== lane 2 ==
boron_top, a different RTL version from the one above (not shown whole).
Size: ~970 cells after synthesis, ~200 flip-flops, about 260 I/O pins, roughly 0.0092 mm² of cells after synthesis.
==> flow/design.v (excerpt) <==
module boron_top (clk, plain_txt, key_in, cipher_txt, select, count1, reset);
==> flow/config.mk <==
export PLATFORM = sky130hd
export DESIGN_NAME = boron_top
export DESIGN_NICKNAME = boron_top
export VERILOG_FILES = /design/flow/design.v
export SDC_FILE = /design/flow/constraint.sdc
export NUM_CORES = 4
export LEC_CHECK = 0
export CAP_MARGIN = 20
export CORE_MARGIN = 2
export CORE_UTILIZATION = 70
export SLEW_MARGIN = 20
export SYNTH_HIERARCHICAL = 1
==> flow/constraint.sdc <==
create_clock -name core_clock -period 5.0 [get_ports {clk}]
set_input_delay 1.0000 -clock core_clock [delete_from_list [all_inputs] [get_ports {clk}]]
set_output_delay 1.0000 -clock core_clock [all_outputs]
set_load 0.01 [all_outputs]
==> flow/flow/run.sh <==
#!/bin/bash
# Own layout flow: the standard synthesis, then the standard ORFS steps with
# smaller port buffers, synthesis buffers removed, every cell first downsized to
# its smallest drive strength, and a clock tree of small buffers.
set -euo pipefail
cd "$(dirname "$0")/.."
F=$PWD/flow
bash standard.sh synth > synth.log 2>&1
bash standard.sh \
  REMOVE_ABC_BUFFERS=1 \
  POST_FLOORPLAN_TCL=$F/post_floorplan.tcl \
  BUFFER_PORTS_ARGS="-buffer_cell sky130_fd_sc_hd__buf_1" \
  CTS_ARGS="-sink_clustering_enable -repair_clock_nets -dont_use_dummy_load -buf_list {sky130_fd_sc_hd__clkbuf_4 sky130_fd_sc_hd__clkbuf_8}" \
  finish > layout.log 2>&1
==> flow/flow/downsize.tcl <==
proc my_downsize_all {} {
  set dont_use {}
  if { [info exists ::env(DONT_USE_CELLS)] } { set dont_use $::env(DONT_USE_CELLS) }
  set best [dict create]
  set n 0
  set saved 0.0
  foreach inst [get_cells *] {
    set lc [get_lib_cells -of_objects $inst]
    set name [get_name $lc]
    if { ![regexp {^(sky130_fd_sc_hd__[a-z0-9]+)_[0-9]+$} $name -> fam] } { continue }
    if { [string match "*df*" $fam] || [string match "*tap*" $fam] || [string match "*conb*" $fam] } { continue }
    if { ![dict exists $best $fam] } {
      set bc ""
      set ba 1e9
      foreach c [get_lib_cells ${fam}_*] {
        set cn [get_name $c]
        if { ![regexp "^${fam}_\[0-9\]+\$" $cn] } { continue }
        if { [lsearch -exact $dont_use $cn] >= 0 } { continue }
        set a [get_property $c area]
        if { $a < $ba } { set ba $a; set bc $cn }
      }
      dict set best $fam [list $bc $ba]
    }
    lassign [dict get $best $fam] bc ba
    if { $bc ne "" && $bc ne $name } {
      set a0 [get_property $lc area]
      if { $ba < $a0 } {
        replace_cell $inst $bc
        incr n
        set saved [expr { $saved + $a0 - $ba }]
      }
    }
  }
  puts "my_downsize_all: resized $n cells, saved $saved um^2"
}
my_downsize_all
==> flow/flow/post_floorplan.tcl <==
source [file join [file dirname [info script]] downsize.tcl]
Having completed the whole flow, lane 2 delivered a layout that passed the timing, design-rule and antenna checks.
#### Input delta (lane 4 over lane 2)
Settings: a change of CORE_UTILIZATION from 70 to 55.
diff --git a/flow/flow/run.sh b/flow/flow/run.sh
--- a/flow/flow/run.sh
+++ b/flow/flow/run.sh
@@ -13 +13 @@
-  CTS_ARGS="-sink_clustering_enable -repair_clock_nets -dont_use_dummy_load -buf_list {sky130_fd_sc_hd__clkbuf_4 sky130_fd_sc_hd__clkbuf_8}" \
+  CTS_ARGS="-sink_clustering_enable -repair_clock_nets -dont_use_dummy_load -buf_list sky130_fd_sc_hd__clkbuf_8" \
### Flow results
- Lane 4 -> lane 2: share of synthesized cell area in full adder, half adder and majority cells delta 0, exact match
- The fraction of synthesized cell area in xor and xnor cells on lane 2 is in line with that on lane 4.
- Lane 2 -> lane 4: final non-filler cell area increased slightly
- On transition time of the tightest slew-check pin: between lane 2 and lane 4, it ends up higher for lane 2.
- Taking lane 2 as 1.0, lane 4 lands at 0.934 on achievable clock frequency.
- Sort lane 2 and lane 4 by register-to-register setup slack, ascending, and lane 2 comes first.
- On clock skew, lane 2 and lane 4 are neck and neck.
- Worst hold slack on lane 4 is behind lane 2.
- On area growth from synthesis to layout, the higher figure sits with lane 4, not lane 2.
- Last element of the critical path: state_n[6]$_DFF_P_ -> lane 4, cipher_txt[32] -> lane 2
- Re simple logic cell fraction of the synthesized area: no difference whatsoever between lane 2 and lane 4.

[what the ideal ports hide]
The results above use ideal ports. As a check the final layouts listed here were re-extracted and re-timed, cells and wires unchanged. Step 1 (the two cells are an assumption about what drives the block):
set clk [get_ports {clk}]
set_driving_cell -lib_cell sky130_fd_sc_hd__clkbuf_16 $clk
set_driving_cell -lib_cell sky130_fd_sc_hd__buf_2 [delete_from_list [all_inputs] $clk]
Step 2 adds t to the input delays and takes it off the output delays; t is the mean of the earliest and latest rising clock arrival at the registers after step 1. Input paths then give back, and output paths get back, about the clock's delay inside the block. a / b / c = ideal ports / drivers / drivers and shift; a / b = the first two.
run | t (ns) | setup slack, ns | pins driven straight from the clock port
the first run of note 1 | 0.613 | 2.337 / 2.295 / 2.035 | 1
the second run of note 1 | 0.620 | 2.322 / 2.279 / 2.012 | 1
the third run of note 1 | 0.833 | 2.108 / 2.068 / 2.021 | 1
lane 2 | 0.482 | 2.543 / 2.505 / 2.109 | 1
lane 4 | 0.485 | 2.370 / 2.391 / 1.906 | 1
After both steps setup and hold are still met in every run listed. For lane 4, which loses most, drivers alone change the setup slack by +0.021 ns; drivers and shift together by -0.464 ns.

§ **WHAT YOU ARE ASKED TO DO**: A word-for-word copy of the entries, from the first line through the line containing "set_output_delay 1.0000 -clock", is the whole answer.

§ **OUTPUT**:
== lane 2 ==
boron_top, a different RTL version from the one above (not shown whole).
Size: ~970 cells after synthesis, ~200 flip-flops, about 260 I/O pins, roughly 0.0092 mm² of cells after synthesis.
==> flow/design.v (excerpt) <==
module boron_top (clk, plain_txt, key_in, cipher_txt, select, count1, reset);
==> flow/config.mk <==
export PLATFORM = sky130hd
export DESIGN_NAME = boron_top
export DESIGN_NICKNAME = boron_top
export VERILOG_FILES = /design/flow/design.v
export SDC_FILE = /design/flow/constraint.sdc
export NUM_CORES = 4
export LEC_CHECK = 0
export CAP_MARGIN = 20
export CORE_MARGIN = 2
export CORE_UTILIZATION = 70
export SLEW_MARGIN = 20
export SYNTH_HIERARCHICAL = 1
==> flow/constraint.sdc <==
create_clock -name core_clock -period 5.0 [get_ports {clk}]
set_input_delay 1.0000 -clock core_clock [delete_from_list [all_inputs] [get_ports {clk}]]
set_output_delay 1.0000 -clock core_clock [all_outputs]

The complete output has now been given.